* The problem
Using the records below, output the stretch that opens with the line containing "area share (%)" and closes with the line containing "sky130_fd_sc_hd__a21oi_1 | 17 |", exactly and including both lines, with nothing more.

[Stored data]
_____

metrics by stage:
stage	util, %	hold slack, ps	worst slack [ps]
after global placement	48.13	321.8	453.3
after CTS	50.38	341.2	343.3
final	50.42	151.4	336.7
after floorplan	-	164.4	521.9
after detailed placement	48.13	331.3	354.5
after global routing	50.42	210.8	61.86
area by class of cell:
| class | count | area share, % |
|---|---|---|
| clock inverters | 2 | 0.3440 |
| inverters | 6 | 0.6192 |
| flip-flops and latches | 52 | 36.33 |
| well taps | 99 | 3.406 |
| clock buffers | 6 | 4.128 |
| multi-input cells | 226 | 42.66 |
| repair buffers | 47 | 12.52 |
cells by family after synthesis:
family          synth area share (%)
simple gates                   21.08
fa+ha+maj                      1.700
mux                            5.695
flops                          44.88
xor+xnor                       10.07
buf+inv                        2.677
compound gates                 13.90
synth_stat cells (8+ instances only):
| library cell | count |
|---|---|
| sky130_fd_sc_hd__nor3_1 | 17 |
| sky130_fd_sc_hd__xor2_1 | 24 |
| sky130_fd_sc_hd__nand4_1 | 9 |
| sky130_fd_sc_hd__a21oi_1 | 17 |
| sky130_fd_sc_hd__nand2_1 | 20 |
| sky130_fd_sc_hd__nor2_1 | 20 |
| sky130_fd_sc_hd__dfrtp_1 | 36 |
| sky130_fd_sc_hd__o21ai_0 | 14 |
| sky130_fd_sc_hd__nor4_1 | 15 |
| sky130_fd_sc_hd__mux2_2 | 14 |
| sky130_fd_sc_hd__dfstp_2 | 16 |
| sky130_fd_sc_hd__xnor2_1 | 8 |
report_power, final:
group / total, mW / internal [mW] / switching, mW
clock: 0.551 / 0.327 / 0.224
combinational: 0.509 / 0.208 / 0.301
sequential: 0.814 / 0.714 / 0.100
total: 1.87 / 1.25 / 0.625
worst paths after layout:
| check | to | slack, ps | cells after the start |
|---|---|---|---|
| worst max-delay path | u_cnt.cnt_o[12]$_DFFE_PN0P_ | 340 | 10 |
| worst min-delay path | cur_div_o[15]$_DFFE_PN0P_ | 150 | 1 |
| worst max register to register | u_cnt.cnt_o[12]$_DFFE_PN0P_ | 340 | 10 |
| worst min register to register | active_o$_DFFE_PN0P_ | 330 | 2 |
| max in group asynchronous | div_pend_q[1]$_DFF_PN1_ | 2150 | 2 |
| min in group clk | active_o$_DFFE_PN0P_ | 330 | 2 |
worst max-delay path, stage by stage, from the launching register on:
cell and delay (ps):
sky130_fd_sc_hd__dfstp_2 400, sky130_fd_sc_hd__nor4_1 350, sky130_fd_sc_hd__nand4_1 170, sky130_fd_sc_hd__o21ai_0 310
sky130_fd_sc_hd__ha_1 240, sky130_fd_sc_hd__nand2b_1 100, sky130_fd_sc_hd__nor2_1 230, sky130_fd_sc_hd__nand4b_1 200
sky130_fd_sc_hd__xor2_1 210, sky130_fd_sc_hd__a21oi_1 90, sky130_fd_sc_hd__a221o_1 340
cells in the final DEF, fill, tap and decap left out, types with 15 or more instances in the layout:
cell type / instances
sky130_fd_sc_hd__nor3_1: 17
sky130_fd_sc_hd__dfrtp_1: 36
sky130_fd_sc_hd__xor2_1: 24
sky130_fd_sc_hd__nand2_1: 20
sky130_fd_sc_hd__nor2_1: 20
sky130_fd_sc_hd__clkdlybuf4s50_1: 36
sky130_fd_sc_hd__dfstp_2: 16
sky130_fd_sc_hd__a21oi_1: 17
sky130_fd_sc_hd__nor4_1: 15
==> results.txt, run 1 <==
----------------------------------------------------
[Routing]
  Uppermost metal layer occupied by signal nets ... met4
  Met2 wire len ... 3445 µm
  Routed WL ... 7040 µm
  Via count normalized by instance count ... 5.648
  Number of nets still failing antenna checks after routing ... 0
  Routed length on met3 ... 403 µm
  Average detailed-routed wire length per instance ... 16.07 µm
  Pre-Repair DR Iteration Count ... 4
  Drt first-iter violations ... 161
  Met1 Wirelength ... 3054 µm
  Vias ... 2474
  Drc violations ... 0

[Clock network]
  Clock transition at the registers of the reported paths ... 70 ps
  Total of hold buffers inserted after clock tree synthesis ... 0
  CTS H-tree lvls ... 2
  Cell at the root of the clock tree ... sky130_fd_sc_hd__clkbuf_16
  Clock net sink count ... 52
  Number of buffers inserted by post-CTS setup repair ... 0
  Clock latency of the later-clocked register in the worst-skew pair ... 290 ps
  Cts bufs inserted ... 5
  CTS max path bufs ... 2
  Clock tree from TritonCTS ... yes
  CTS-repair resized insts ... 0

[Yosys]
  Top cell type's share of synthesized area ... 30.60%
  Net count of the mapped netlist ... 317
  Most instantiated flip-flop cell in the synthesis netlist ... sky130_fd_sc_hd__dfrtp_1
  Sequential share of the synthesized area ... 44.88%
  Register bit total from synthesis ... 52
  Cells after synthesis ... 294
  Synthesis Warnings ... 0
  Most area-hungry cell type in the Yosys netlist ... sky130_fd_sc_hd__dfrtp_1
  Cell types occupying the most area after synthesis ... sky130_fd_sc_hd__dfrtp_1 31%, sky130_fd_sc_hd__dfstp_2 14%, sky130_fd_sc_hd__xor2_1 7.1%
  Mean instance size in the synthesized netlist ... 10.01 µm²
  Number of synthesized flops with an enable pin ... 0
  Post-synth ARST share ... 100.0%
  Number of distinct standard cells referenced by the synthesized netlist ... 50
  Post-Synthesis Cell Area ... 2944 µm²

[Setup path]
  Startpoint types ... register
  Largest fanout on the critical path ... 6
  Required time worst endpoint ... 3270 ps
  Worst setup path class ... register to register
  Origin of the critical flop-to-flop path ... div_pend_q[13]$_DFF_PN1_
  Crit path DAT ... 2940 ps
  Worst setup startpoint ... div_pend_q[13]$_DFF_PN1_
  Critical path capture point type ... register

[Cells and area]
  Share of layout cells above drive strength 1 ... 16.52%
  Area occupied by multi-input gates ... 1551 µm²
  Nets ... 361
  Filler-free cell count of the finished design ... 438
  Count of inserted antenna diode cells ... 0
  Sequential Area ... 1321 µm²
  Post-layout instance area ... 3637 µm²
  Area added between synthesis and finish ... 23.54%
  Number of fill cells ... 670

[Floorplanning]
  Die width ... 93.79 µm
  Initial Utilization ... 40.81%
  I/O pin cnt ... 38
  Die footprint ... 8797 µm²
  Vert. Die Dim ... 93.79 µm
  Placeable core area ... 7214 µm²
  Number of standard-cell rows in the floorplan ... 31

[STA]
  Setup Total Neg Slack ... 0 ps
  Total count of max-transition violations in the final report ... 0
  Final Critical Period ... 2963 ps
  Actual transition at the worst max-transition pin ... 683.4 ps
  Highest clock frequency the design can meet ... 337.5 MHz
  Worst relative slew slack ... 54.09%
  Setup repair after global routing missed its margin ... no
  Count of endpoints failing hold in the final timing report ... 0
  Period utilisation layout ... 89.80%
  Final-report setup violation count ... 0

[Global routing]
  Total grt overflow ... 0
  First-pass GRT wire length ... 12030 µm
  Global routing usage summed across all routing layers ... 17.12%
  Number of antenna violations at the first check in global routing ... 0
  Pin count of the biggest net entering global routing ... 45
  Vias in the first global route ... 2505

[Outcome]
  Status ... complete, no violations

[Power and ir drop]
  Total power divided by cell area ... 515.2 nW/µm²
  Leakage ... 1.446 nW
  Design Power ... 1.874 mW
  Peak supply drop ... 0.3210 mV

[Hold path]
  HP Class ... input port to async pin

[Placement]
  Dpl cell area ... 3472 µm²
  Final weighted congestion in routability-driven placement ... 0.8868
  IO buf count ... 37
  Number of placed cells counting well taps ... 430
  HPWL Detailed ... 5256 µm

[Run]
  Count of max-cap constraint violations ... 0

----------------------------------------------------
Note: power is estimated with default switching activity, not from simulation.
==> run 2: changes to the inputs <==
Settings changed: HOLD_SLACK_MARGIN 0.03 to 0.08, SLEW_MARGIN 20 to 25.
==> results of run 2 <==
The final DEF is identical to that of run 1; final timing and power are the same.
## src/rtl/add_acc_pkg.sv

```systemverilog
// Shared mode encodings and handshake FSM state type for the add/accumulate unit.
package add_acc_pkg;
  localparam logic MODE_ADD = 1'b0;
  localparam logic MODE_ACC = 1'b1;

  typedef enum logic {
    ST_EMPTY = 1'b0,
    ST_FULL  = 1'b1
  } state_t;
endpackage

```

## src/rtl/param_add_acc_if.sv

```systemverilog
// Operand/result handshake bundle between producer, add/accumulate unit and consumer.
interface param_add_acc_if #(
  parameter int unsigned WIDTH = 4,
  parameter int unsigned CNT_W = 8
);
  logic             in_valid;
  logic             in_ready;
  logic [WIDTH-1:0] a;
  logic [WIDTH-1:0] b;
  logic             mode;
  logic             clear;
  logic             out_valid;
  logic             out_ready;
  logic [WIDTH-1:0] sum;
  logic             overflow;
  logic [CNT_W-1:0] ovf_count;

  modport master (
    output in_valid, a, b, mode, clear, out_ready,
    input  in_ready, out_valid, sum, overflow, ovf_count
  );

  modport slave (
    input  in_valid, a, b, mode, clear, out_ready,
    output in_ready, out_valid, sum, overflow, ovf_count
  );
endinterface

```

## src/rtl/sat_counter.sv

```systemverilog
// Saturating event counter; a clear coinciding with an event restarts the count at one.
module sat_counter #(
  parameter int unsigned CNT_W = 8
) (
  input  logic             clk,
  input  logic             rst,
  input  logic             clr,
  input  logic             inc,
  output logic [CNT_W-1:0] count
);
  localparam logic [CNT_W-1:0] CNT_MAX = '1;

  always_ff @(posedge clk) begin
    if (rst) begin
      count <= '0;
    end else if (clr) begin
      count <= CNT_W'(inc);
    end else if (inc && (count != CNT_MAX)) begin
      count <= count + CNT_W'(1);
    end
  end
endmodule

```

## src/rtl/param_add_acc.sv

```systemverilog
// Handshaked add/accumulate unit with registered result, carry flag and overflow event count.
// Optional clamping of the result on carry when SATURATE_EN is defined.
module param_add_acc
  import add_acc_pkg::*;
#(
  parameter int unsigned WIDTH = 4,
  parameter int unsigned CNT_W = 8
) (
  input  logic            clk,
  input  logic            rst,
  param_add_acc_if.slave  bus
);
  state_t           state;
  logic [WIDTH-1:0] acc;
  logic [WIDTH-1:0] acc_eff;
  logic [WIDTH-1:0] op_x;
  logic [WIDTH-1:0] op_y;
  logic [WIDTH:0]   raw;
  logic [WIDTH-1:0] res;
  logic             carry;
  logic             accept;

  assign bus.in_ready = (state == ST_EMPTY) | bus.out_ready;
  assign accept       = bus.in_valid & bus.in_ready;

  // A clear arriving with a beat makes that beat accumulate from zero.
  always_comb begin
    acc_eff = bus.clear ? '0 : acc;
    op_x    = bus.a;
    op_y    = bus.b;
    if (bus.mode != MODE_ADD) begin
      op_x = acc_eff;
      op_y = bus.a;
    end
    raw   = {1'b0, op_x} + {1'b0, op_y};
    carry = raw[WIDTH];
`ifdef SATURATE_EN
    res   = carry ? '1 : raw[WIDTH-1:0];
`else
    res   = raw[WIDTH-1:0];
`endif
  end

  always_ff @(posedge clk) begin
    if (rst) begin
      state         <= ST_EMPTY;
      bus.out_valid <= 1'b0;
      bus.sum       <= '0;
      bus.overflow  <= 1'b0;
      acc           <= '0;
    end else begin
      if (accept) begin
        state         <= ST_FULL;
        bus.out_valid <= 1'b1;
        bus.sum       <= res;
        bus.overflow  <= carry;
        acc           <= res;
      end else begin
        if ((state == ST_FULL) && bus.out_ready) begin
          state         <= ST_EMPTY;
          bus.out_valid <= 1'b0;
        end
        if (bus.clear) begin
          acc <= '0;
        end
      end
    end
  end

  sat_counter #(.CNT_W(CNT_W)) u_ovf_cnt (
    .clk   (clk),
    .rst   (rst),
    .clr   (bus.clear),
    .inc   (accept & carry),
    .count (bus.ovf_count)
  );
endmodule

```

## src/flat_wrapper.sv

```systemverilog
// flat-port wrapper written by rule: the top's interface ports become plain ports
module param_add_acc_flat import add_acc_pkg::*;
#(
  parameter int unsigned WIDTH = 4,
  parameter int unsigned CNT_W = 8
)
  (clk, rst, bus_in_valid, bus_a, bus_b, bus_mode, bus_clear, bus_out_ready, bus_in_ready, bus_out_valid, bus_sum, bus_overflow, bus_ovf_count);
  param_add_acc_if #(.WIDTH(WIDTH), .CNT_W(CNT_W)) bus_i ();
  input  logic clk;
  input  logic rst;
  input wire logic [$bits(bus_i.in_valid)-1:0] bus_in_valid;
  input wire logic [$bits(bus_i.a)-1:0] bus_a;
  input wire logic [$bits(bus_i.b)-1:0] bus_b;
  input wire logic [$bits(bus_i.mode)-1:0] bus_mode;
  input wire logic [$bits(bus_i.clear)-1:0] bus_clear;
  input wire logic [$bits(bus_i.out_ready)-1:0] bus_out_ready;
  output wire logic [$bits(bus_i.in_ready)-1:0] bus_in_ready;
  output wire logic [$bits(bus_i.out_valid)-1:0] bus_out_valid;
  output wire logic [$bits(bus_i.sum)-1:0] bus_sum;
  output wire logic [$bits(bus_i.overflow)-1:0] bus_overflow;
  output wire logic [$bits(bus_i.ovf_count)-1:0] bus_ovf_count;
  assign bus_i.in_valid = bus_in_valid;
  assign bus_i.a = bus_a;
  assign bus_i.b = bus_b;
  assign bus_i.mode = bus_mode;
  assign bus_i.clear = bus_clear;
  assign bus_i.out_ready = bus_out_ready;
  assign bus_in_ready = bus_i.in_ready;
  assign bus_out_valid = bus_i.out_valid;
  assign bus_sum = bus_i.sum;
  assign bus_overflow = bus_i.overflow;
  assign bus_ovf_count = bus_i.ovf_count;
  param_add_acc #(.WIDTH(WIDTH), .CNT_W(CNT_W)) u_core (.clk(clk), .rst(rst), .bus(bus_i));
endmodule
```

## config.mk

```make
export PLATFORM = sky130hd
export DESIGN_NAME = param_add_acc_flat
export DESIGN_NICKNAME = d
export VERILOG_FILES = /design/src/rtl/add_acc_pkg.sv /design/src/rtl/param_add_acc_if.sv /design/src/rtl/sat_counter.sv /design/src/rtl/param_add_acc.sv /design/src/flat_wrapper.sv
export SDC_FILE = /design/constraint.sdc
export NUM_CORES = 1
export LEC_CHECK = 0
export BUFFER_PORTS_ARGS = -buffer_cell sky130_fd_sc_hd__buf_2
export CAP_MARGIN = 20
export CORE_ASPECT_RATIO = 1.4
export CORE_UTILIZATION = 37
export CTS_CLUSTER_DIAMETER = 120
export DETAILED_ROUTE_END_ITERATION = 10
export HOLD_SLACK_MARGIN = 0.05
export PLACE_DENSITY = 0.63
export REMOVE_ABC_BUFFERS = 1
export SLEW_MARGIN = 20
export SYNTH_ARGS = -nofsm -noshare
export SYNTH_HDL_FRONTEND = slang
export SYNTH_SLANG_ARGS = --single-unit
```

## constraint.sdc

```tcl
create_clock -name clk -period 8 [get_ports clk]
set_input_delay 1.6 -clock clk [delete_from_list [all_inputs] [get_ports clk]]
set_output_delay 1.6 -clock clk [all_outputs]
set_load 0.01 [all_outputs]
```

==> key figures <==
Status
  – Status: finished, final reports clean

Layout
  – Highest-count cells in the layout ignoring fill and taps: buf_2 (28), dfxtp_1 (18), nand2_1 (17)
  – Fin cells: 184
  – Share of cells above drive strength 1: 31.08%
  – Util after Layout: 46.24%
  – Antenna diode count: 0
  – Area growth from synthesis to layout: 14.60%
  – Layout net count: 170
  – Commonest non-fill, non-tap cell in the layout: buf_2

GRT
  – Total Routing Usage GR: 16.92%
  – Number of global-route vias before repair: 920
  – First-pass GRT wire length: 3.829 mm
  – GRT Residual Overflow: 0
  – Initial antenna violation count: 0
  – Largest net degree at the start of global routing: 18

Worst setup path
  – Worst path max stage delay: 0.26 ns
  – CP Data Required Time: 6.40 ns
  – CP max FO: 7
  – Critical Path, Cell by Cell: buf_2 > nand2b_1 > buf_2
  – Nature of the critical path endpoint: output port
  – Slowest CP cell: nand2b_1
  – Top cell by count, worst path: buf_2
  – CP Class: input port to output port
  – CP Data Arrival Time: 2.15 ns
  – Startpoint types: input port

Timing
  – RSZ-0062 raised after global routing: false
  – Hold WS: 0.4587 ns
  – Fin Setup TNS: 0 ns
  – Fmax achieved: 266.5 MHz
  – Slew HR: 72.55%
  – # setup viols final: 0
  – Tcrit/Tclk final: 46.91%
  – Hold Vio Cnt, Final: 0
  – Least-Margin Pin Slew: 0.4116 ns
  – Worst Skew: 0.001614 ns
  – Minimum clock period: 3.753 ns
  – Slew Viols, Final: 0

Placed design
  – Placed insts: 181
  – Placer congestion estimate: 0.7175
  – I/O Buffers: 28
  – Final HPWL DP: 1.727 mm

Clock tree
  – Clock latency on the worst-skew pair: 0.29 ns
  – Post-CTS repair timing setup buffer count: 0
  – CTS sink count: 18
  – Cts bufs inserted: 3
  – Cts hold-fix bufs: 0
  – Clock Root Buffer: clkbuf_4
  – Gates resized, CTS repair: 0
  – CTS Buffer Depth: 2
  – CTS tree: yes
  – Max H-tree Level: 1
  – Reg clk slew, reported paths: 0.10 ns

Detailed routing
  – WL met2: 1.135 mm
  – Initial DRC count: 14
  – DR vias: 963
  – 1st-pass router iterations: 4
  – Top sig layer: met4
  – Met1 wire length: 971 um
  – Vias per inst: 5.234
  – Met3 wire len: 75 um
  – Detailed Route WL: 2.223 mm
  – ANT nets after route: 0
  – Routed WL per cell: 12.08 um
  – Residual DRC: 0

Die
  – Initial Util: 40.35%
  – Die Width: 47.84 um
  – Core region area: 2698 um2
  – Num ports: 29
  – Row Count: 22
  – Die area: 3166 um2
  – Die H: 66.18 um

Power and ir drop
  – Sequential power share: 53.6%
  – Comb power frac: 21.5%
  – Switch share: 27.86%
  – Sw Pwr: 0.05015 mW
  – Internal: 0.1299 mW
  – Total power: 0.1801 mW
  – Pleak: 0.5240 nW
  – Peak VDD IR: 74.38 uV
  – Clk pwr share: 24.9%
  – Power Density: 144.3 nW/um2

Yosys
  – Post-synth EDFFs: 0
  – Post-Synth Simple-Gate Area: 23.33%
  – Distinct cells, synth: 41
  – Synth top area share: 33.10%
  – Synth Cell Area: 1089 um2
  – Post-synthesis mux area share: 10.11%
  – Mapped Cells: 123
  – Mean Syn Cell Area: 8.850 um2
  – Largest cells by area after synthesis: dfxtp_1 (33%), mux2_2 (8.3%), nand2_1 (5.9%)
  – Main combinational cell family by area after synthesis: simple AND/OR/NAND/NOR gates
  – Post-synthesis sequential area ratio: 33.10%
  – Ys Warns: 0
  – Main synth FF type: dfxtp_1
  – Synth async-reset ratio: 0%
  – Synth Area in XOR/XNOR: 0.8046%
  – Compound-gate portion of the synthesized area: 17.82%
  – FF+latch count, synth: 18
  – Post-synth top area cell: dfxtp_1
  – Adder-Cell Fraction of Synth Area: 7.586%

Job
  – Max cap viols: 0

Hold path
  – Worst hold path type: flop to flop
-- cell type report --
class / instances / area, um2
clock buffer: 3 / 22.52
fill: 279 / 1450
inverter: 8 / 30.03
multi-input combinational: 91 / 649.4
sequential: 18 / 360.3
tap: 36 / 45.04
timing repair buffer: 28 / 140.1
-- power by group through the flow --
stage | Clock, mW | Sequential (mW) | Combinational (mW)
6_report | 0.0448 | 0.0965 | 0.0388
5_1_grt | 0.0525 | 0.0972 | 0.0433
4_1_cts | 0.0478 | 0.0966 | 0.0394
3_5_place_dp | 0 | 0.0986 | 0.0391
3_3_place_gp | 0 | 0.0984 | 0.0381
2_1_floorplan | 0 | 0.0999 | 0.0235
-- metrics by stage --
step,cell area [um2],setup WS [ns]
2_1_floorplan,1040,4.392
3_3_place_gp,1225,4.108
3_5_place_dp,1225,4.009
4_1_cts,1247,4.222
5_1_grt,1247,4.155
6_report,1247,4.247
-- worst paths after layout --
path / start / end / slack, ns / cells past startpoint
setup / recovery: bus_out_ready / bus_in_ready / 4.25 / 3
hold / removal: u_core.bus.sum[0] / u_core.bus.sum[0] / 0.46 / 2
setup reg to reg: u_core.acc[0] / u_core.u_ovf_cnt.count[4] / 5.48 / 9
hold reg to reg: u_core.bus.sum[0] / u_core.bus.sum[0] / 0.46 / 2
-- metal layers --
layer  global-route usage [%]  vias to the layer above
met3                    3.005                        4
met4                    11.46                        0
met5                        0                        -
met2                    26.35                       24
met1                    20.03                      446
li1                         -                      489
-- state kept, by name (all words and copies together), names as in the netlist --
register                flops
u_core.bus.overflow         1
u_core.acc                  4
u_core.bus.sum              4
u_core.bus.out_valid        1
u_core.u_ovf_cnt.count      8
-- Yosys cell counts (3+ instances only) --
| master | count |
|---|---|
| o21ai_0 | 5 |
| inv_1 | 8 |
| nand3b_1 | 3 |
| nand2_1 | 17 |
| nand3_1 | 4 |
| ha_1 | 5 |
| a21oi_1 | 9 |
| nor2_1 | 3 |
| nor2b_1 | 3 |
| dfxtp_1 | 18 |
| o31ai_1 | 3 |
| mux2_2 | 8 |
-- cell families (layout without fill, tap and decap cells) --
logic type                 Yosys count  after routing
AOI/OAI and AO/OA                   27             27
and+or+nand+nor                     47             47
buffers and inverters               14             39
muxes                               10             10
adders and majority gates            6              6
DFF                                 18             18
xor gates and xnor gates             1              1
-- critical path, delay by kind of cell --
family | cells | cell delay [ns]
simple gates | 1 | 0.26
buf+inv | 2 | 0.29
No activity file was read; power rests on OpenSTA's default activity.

_____

* Your response
family          synth area share (%)
simple gates                   21.08
fa+ha+maj                      1.700
mux                            5.695
flops                          44.88
xor+xnor                       10.07
buf+inv                        2.677
compound gates                 13.90
synth_stat cells (8+ instances only):
| library cell | count |
|---|---|
| sky130_fd_sc_hd__nor3_1 | 17 |
| sky130_fd_sc_hd__xor2_1 | 24 |
| sky130_fd_sc_hd__nand4_1 | 9 |
| sky130_fd_sc_hd__a21oi_1 | 17 |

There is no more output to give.